Since then, I have been a regular at his place and he has enjoyed my company.  I think it's a symbiotic relationship. He for me and I for him. I started to speak up. I felt confident!

On a particular evening, he brought to me a piece of a newspaper cutting. I read it out aloud to him. It declared a competition, an extempore, for 10-15 years age group. As I fitted the age requirement, he wanted me to take part in it. I laughed at him then, but at night while I lay awake in my bed, I wondered if I could really do it. I knew it would be a start of a new life for me, even if I did not win. But if I messed it all up, if I couldn't speak at all, people would laugh at me for the rest of my life. I could already hear voices screaming " oh look, that child with a lisp wants to compete with our children! Hahahahaha!", "have you ever even spoken one sentence properly?" "I don't think she knows what an extempore means!"

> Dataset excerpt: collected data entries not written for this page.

$ cat src/comparator_mode_control_pkg.sv
// Constants for the voltage comparator control block
package comparator_mode_control_pkg;
	// ==========================================
	// Register offsets
	localparam logic [7:0] STATUS_CONTROL_OFS = 8'h00;
	localparam logic [7:0] SYSTEM_OPTIONS_TWO_OFS = 8'h01;
	localparam logic [7:0] POWER_MGMT_CONTROL_ONE_OFS = 8'h02;
	// ==========================================
	// Status and control field positions
	localparam int MODULE_ENABLE_BIT = 7;
	localparam int REFERENCE_SOURCE_SELECT_BIT = 6;
	localparam int COMPARE_EVENT_FLAG_BIT = 5;
	localparam int COMPARE_INTERRUPT_ENABLE_BIT = 4;
	localparam int LIVE_COMPARE_RESULT_BIT = 3;
	localparam int OUTPUT_PIN_ENABLE_BIT = 2;
	localparam int EVENT_EDGE_SELECT_LSB = 0;
	// Option bit positions
	localparam int CAPTURE_ROUTE_BIT = 0;
	localparam int BANDGAP_BUFFER_ENABLE_BIT = 0;
	// ==========================================
	// Reset values
	localparam logic [7:0] STATUS_CONTROL_RST = 8'h00;
	localparam logic [1:0] EVENT_EDGE_SELECT_RST = 2'h0;
	// Edge select encodings
	localparam logic [1:0] EDGE_FALL_A = 2'h0;
	localparam logic [1:0] EDGE_RISE = 2'h1;
	localparam logic [1:0] EDGE_FALL_B = 2'h2;
	localparam logic [1:0] EDGE_BOTH = 2'h3;
endpackage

I lay awake the entire night. Did I want to take this risk? Would it be worth it? I kept. Pondering over this till I finally knew.

I ran to the old man's house at the stroke of 6.
"Dada, all my life people will laugh at me. They all need somebody to look down upon. They're all troves. But I am no object that they can use to satisfy their own egos. I will take part in the extempore. Not to only win, but to prove it to myself that I can rise above fears. Are you with me?" And he smiled.

I went and enrolled myself in the competition. It was 15 days after. I planned out my practice schedule for these 15 days and got going. Everyday I rehearsed in front of him or the mirror or my parents sometimes and I started to feel confident. I was improving, slowly and steadily but I was.

When the day arrived, I stood backstage, trembling. Shaking from head to toe. I could hear the audience from behind and tell that they were large in number. I couldn't afford to fumble. I couldn't lose out on this one.

2 hours later, I stood with the trophy for the 1st runner up :) I didn't win it, but I won myself. I found myself. I found an identity. The old man had inspired me to believe in myself and I think that's the best gift a human can give another!